■ **ASSIGNMENT**: Every line of the material should be output exactly as written.

[Opening RAW DATA section]

File: config.mk
export PLATFORM = sky130hd
export DESIGN_NAME = imem_loader
export DESIGN_NICKNAME = d
export VERILOG_FILES = /design/src/rtl/imem_loader.sv
export SDC_FILE = /design/constraint.sdc
export NUM_CORES = 1
export LEC_CHECK = 0
export CAP_MARGIN = 20
export CORE_MARGIN = 10
export CORE_UTILIZATION = 25
export CTS_CLUSTER_DIAMETER = 30
export DETAILED_ROUTE_END_ITERATION = 10
export GPL_TIMING_DRIVEN = 0
export SKIP_LAST_GASP = 1
export SYNTH_ARGS = -nofsm -noshare
export SYNTH_HDL_FRONTEND = slang
export SYNTH_SLANG_ARGS = --single-unit
export TNS_END_PERCENT = 100
File: constraint.sdc
create_clock -name clk -period 2.9 [get_ports clk]
set_input_delay 0.87 -clock clk [delete_from_list [all_inputs] [get_ports clk]]
set_output_delay 0.87 -clock clk [all_outputs]
set_load 0.01 [all_outputs]
File: src/rtl/imem_loader.sv
// ---------------------------------------------------------------------------
// imem_loader : boot-time byte-stream loader for instruction memory.  Rev 1.0
// ---------------------------------------------------------------------------
`default_nettype none

module imem_loader #(
  parameter int MAX_WORDS = 64,
  parameter int LEN_W     = 16
) (
  input  logic             clk,
  input  logic             rst,
  input  logic             start,
  input  logic [LEN_W-1:0] len_words,
  input  logic             byte_valid,
  input  logic [7:0]       byte_data,
  output logic             byte_ready,
  output logic             we,
  output logic [31:0]      waddr,
  output logic [31:0]      wdata,
  output logic             cpu_hold,
  output logic             busy,
  output logic             done,
  output logic             err
);

  localparam int               CNT_W   = $clog2(MAX_WORDS + 1);
  localparam logic [LEN_W-1:0] MAX_LEN = LEN_W'(MAX_WORDS);

  localparam logic [2:0] S_IDLE  = 3'd0;
  localparam logic [2:0] S_LOAD  = 3'd1;
  localparam logic [2:0] S_WRITE = 3'd2;
  localparam logic [2:0] S_DONE  = 3'd3;
  localparam logic [2:0] S_ERR   = 3'd4;

  logic [2:0]       r_state;
  logic [CNT_W-1:0] r_len;
  logic [CNT_W-1:0] r_word_cnt;
  logic [1:0]       r_byte_cnt;
  logic [23:0]      r_word;
  logic [31:0]      r_waddr;
  logic [31:0]      r_wdata;

  logic             w_len_ok;
  logic [CNT_W-1:0] w_word_cnt_inc;

  assign w_len_ok       = (len_words != '0) && (len_words <= MAX_LEN);
  assign w_word_cnt_inc = r_word_cnt + CNT_W'(1);

  always_ff @(posedge clk) begin
    if (!rst) begin
      r_state    <= S_IDLE;
      r_len      <= '0;
      r_word_cnt <= '0;
      r_byte_cnt <= '0;
      r_word     <= '0;
      r_waddr    <= '0;
      r_wdata    <= '0;
    end else begin
      case (r_state)
        S_IDLE, S_DONE, S_ERR: begin
          if (start) begin
            if (w_len_ok) begin
              r_state    <= S_LOAD;
              r_len      <= len_words[CNT_W-1:0];
              r_word_cnt <= '0;
              r_byte_cnt <= '0;
            end else begin
              r_state <= S_ERR;
            end
          end
        end
        S_LOAD: begin
          if (byte_valid) begin
            r_byte_cnt <= r_byte_cnt + 2'd1;
            case (r_byte_cnt)
              2'd0: r_word[7:0]   <= byte_data;
              2'd1: r_word[15:8]  <= byte_data;
              2'd2: r_word[23:16] <= byte_data;
              default: begin
                // Publish address and data together so they stay stable outside WRITE.
                r_wdata <= {byte_data, r_word};
                r_waddr <= {{(30 - CNT_W){1'b0}}, r_word_cnt, 2'b00};
                r_state <= S_WRITE;
              end
            endcase
          end
        end
        S_WRITE: begin
          r_word_cnt <= w_word_cnt_inc;
          r_byte_cnt <= '0;
          r_state    <= (w_word_cnt_inc == r_len) ? S_DONE : S_LOAD;
        end
        default: r_state <= S_IDLE;
      endcase
    end
  end

  assign byte_ready = (r_state == S_LOAD);
  assign we         = (r_state == S_WRITE);
  assign busy       = (r_state == S_LOAD) || (r_state == S_WRITE);
  assign done       = (r_state == S_DONE);
  assign err        = (r_state == S_ERR);
  assign cpu_hold   = (r_state != S_DONE);
  assign waddr      = r_waddr;
  assign wdata      = r_wdata;

endmodule

`default_nettype wire
**config.mk**
```make
export PLATFORM = sky130hd
export DESIGN_NAME = addsub_multicycle
export DESIGN_NICKNAME = d
export VERILOG_FILES = /design/src/rtl/addsub_multicycle.sv
export SDC_FILE = /design/constraint.sdc
export NUM_CORES = 1
export LEC_CHECK = 0
export BUFFER_PORTS_ARGS = -buffer_cell sky130_fd_sc_hd__buf_2
export CORE_MARGIN = 8
export CORE_UTILIZATION = 40
export DETAILED_ROUTE_END_ITERATION = 10
export GPL_TIMING_DRIVEN = 1
export MAX_ROUTING_LAYER = met4
export PLACE_DENSITY_LB_ADDON = 0.25
export SYNTH_ARGS = -nofsm -noshare
export SYNTH_HDL_FRONTEND = slang
export SYNTH_SLANG_ARGS = --single-unit
```
**constraint.sdc**
```tcl
create_clock -name clk -period 9.7 [get_ports clk]
set_input_delay 0.97 -clock clk [delete_from_list [all_inputs] [get_ports clk]]
set_output_delay 0.97 -clock clk [all_outputs]
set_load 0.1 [all_outputs]
```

[Closing RAW DATA section]

■ **TASK RESPONSE**:
File: config.mk
export PLATFORM = sky130hd
export DESIGN_NAME = imem_loader
export DESIGN_NICKNAME = d
export VERILOG_FILES = /design/src/rtl/imem_loader.sv
export SDC_FILE = /design/constraint.sdc
export NUM_CORES = 1
export LEC_CHECK = 0
export CAP_MARGIN = 20
export CORE_MARGIN = 10
export CORE_UTILIZATION = 25
export CTS_CLUSTER_DIAMETER = 30
export DETAILED_ROUTE_END_ITERATION = 10
export GPL_TIMING_DRIVEN = 0
export SKIP_LAST_GASP = 1
export SYNTH_ARGS = -nofsm -noshare
export SYNTH_HDL_FRONTEND = slang
export SYNTH_SLANG_ARGS = --single-unit
export TNS_END_PERCENT = 100
File: constraint.sdc
create_clock -name clk -period 2.9 [get_ports clk]
set_input_delay 0.87 -clock clk [delete_from_list [all_inputs] [get_ports clk]]
set_output_delay 0.87 -clock clk [all_outputs]
set_load 0.01 [all_outputs]
File: src/rtl/imem_loader.sv
// ---------------------------------------------------------------------------
// imem_loader : boot-time byte-stream loader for instruction memory.  Rev 1.0
// ---------------------------------------------------------------------------
`default_nettype none

module imem_loader #(
  parameter int MAX_WORDS = 64,
  parameter int LEN_W     = 16
) (
  input  logic             clk,
  input  logic             rst,
  input  logic             start,
  input  logic [LEN_W-1:0] len_words,
  input  logic             byte_valid,
  input  logic [7:0]       byte_data,
  output logic             byte_ready,
  output logic             we,
  output logic [31:0]      waddr,
  output logic [31:0]      wdata,
  output logic             cpu_hold,
  output logic             busy,
  output logic             done,
  output logic             err
);

  localparam int               CNT_W   = $clog2(MAX_WORDS + 1);
  localparam logic [LEN_W-1:0] MAX_LEN = LEN_W'(MAX_WORDS);

  localparam logic [2:0] S_IDLE  = 3'd0;
  localparam logic [2:0] S_LOAD  = 3'd1;
  localparam logic [2:0] S_WRITE = 3'd2;
  localparam logic [2:0] S_DONE  = 3'd3;
  localparam logic [2:0] S_ERR   = 3'd4;

  logic [2:0]       r_state;
  logic [CNT_W-1:0] r_len;
  logic [CNT_W-1:0] r_word_cnt;
  logic [1:0]       r_byte_cnt;
  logic [23:0]      r_word;
  logic [31:0]      r_waddr;
  logic [31:0]      r_wdata;

  logic             w_len_ok;
  logic [CNT_W-1:0] w_word_cnt_inc;

  assign w_len_ok       = (len_words != '0) && (len_words <= MAX_LEN);
  assign w_word_cnt_inc = r_word_cnt + CNT_W'(1);

  always_ff @(posedge clk) begin
    if (!rst) begin
      r_state    <= S_IDLE;
      r_len      <= '0;
      r_word_cnt <= '0;
      r_byte_cnt <= '0;
      r_word     <= '0;
      r_waddr    <= '0;
      r_wdata    <= '0;
    end else begin
      case (r_state)
        S_IDLE, S_DONE, S_ERR: begin
          if (start) begin
            if (w_len_ok) begin
              r_state    <= S_LOAD;
              r_len      <= len_words[CNT_W-1:0];
              r_word_cnt <= '0;
              r_byte_cnt <= '0;
            end else begin
              r_state <= S_ERR;
            end
          end
        end
        S_LOAD: begin
          if (byte_valid) begin
            r_byte_cnt <= r_byte_cnt + 2'd1;
            case (r_byte_cnt)
              2'd0: r_word[7:0]   <= byte_data;
              2'd1: r_word[15:8]  <= byte_data;
              2'd2: r_word[23:16] <= byte_data;
              default: begin
                // Publish address and data together so they stay stable outside WRITE.
                r_wdata <= {byte_data, r_word};
                r_waddr <= {{(30 - CNT_W){1'b0}}, r_word_cnt, 2'b00};
                r_state <= S_WRITE;
              end
            endcase
          end
        end
        S_WRITE: begin
          r_word_cnt <= w_word_cnt_inc;
          r_byte_cnt <= '0;
          r_state    <= (w_word_cnt_inc == r_len) ? S_DONE : S_LOAD;
        end
        default: r_state <= S_IDLE;
      endcase
    end
  end

  assign byte_ready = (r_state == S_LOAD);
  assign we         = (r_state == S_WRITE);
  assign busy       = (r_state == S_LOAD) || (r_state == S_WRITE);
  assign done       = (r_state == S_DONE);
  assign err        = (r_state == S_ERR);
  assign cpu_hold   = (r_state != S_DONE);
  assign waddr      = r_waddr;
  assign wdata      = r_wdata;

endmodule

`default_nettype wire
**config.mk**
```make
export PLATFORM = sky130hd
export DESIGN_NAME = addsub_multicycle
export DESIGN_NICKNAME = d
export VERILOG_FILES = /design/src/rtl/addsub_multicycle.sv
export SDC_FILE = /design/constraint.sdc
export NUM_CORES = 1
export LEC_CHECK = 0
export BUFFER_PORTS_ARGS = -buffer_cell sky130_fd_sc_hd__buf_2
export CORE_MARGIN = 8
export CORE_UTILIZATION = 40
export DETAILED_ROUTE_END_ITERATION = 10
export GPL_TIMING_DRIVEN = 1
export MAX_ROUTING_LAYER = met4
export PLACE_DENSITY_LB_ADDON = 0.25
export SYNTH_ARGS = -nofsm -noshare
export SYNTH_HDL_FRONTEND = slang
export SYNTH_SLANG_ARGS = --single-unit
```
**constraint.sdc**
```tcl
create_clock -name clk -period 9.7 [get_ports clk]
set_input_delay 0.97 -clock clk [delete_from_list [all_inputs] [get_ports clk]]
set_output_delay 0.97 -clock clk [all_outputs]
set_load 0.1 [all_outputs]
```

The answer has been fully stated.